Determination of the charge transport mechanisms in ultrathin copper phthalocyanine vertical heterojunctions

Bulky organic semiconductors have been widely applied on a variety of devices including transistors, sensors, and organic light-emitting diodes. Recently, the capability of producing stable ultrathin organic semiconductor-based junctions has opened the possibility of a variety of novel device concepts, including high-speed organic transistors, organic spin valves, and biosensors. In such context, the investigation of the charge transport mechanisms across ultrathin organic semiconductors is the key for the engineering of emerging organic-based technologies. Here, the charge transport mechanisms across heterojunctions based on physisorbed ultrathin copper phthalocyanine on gold are precisely determined and controlled over a wide range of temperatures and electric fields.

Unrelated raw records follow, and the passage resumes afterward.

This design comes from an exercise in tuning for a short achievable clock period and few clock cycles per item on the open sky130 flow, not from production work.
Function was checked by simulation only, so behaviour that the tests miss may differ from the original.
Power figures rest on the tool's default switching activity, not on a simulated workload.

[run.sh]
#!/bin/bash
# synth_recipe.tcl (not shown) runs the flow's synth.tcl, then flattens the netlist and writes it again
# the make line also repeats each setting of config.mk as NAME=value (left out here)
make -C /OpenROAD-flow-scripts/flow DESIGN_CONFIG=/design/flow/config.mk WORK_HOME=/design/flow/orfs CLKGATE_MAP_FILE= SYNTH_SCRIPT=/design/flow/synth_recipe.tcl finish
[config.mk]
export PLATFORM = sky130hd
export DESIGN_NAME = virtio_mmio_top
export DESIGN_NICKNAME = virtio_mmio_top
export VERILOG_FILES = /design/flow/design.v
export SDC_FILE = /design/flow/constraint.sdc
export NUM_CORES = 4
export LEC_CHECK = 0
export CAP_MARGIN = 20
export CORE_MARGIN = 2
export CORE_UTILIZATION = 40
export SLEW_MARGIN = 20
[constraint.sdc]
create_clock -name core_clock -period 5.0 [get_ports {axi_aclk}]
set_input_delay 1.0000 -clock core_clock [delete_from_list [all_inputs] [get_ports {axi_aclk}]]
set_output_delay 1.0000 -clock core_clock [all_outputs]
set_load 0.01 [all_outputs]
From an optimization exercise on the open Yosys and OpenROAD flow, aimed at small area and a short achievable clock period; shortcuts taken in it are not production practice. At most, simulation tests tie the RTL to the original design; equivalence was not proved. Function not checked in runs 4 to 6: the RTL went through the layout flow alone.

==> flow/design.v (outline; a module is shown in full before it is edited, if it fits) <==
// module bfly_dot: 1092 lines
// module bfly_engine_top: 180 lines
module bfly_engine_top #(
  parameter int data_width = DATA_WIDTH,
  parameter int bu_par     = BU_PAR,
  parameter int frac_bits  = FRAC_BITS
) (
  input  logic                           clk,
  input  logic                           rst_n,
  input  logic                           up_vld,
  input  logic signed [data_width-1:0]   up_dat,
  input  logic                           cfg_we,
  input  logic [CFG_ADDR_W-1:0]          cfg_addr,
  input  logic [CFG_DATA_W-1:0]          cfg_wdata,
  output logic                           dn_vld,
  output logic [2*bu_par*data_width-1:0] dn_dat
);
  // ...
==> flow/flow/run.sh <==
#!/bin/bash
# The standard layout (the standard.sh, which runs the standard synthesis
# unchanged), with two ORFS arguments set:
#  - port buffers use buf_2 instead of the default delay-cell buffer;
#  - clock tree synthesis inserts no dummy balancing loads.
# Each tool's full output goes to the ORFS logs under orfs/logs, and the
# make output to standard.log here.
set -euo pipefail
export BUFFER_PORTS_ARGS="-buffer_cell sky130_fd_sc_hd__buf_2"
export CTS_ARGS="-sink_clustering_enable -repair_clock_nets -buf_list sky130_fd_sc_hd__clkbuf_16 -sink_clustering_size 30 -sink_clustering_max_diameter 60 -dont_use_dummy_load"
bash standard.sh > standard.log 2>&1
==> flow/standard.sh <==
#!/bin/bash
# synth_recipe.tcl (not shown) runs the flow's synth.tcl, then flattens the netlist and writes it again
# the make line also repeats each setting of config.mk as NAME=value (left out here)
make -C /OpenROAD-flow-scripts/flow DESIGN_CONFIG=/design/flow/config.mk WORK_HOME=/design/flow/orfs CLKGATE_MAP_FILE= SYNTH_SCRIPT=/design/flow/synth_recipe.tcl "${@:-finish}"
==> flow/config.mk <==
export PLATFORM = sky130hd
export DESIGN_NAME = bfly_engine_top
export DESIGN_NICKNAME = bfly_engine_top
export VERILOG_FILES = /design/flow/design.v
export SDC_FILE = /design/flow/constraint.sdc
export NUM_CORES = 4
export LEC_CHECK = 0
export CAP_MARGIN = 20
export CELL_PAD_IN_SITES_DETAIL_PLACEMENT = 1
export CELL_PAD_IN_SITES_GLOBAL_PLACEMENT = 1
export CORE_MARGIN = 2
export CORE_UTILIZATION = 50
export CTS_BUF_LIST = sky130_fd_sc_hd__clkbuf_8
export CTS_CLUSTER_DIAMETER = 50
export CTS_CLUSTER_SIZE = 20
export SETUP_SLACK_MARGIN = 5
export SLEW_MARGIN = 20
==> flow/constraint.sdc <==
create_clock -name core_clock -period 8.0 [get_ports {clk}]
set_input_delay 1.6000 -clock core_clock [delete_from_list [all_inputs] [get_ports {clk}]]
set_output_delay 1.6000 -clock core_clock [all_outputs]
set_load 0.01 [all_outputs]
==> metrics.md, run 1 <==
| Metric | Value |
|---|---|
| Status | no timing/DRC/antenna violations |
| Most used DFF post-synth | edfxtp_1 |
| Yosys warns | 16 |
| Synth Area in Compound Gates | 8.89% |
| Crit-path leading delay family | adder cells |
| CP required | 8.51 ns |
| Final Hold Viols | 0 |
| First-pass DRT Iterations | 6 |
| Register area share after synthesis | 63.4% |
| Multi-input gates | 1913 |
| Synth top area share | 40.9% |
| Largest net degree at the start of global routing | 226 |
| Cell row count | 117 |
| Share of layout cells above drive strength 1 | 11.6% |
| Fin Hold WS | 0.309 ns |
| Area leader, netlist | edfxtp_1 |
| RSZ-0062 raised after global routing | yes |
| Clock Path Buffers | 3 |
| Hold-critical path depth | 0 |
| GRT Overall Usage | 25.5% |
| Multiplexer share of the synthesized area | 2.17% |
| Slowest-stage cell, CP | dfxtp_1 |
| Post-route worst setup slack | 5.02 ns |
| Final WL | 134 mm |
| Port bufs | 184 |
| CP max FO | 16 |
==> run 2: changes to the inputs <==
==> flow/flow/run.sh (replaced) <==
#!/bin/bash
# The standard layout (the standard.sh, which runs the standard synthesis
# unchanged), with two ORFS arguments set:
#  - port buffers use buf_2 instead of the default delay-cell buffer;
#  - clock tree synthesis inserts no dummy balancing loads;
#  - timing repair aims for 5.25 ns of setup slack (a 2.75 ns period).
# Each tool's full output goes to the ORFS logs under orfs/logs, and the
# make output to standard.log here.
set -euo pipefail
export BUFFER_PORTS_ARGS="-buffer_cell sky130_fd_sc_hd__buf_2"
export CTS_ARGS="-sink_clustering_enable -repair_clock_nets -buf_list sky130_fd_sc_hd__clkbuf_16 -sink_clustering_size 30 -sink_clustering_max_diameter 60 -dont_use_dummy_load"
bash standard.sh SETUP_SLACK_MARGIN=5.25 finish > standard.log 2>&1
--- a/flow/config.mk
+++ b/flow/config.mk
@@ -14,4 +14,3 @@
 export CTS_CLUSTER_DIAMETER = 50
 export CTS_CLUSTER_SIZE = 20
-export SETUP_SLACK_MARGIN = 5
 export SLEW_MARGIN = 20
==> run 2 against run 1 <==
Effect of this change: still clean on timing, DRC and antenna; hold slack worse by 0.025 ns; critical path type is now reg -> out; flip-flop and latch count did not move; critical path depth down 4; synthesized cell count unchanged; wire length up 2.1%.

We observe that the macroscopic electrical characteristics of Au/CuPc/Au heterojunctions are similar to what has been reported for chemisorbed molecular junctions. For instance, the transition from thermally activated transport to tunneling is verified regardless of the nature of the molecule-contact bonding. The Au/CuPc/Au heterojunction transport is dominated by charge localization sites at high temperatures and, upon cooling, a continuous transition from direct tunneling, via resonant tunneling, to field emission takes place by increasing the voltage bias. Such a continuous transition has not been reported for a hybrid metal/organic heterojunction yet. We have also determined the dielectric constant of the CuPc molecular layer via transport measurements, which allowed us to infer the possible molecule arrangements between the electrodes. © 2014 American Chemical Society.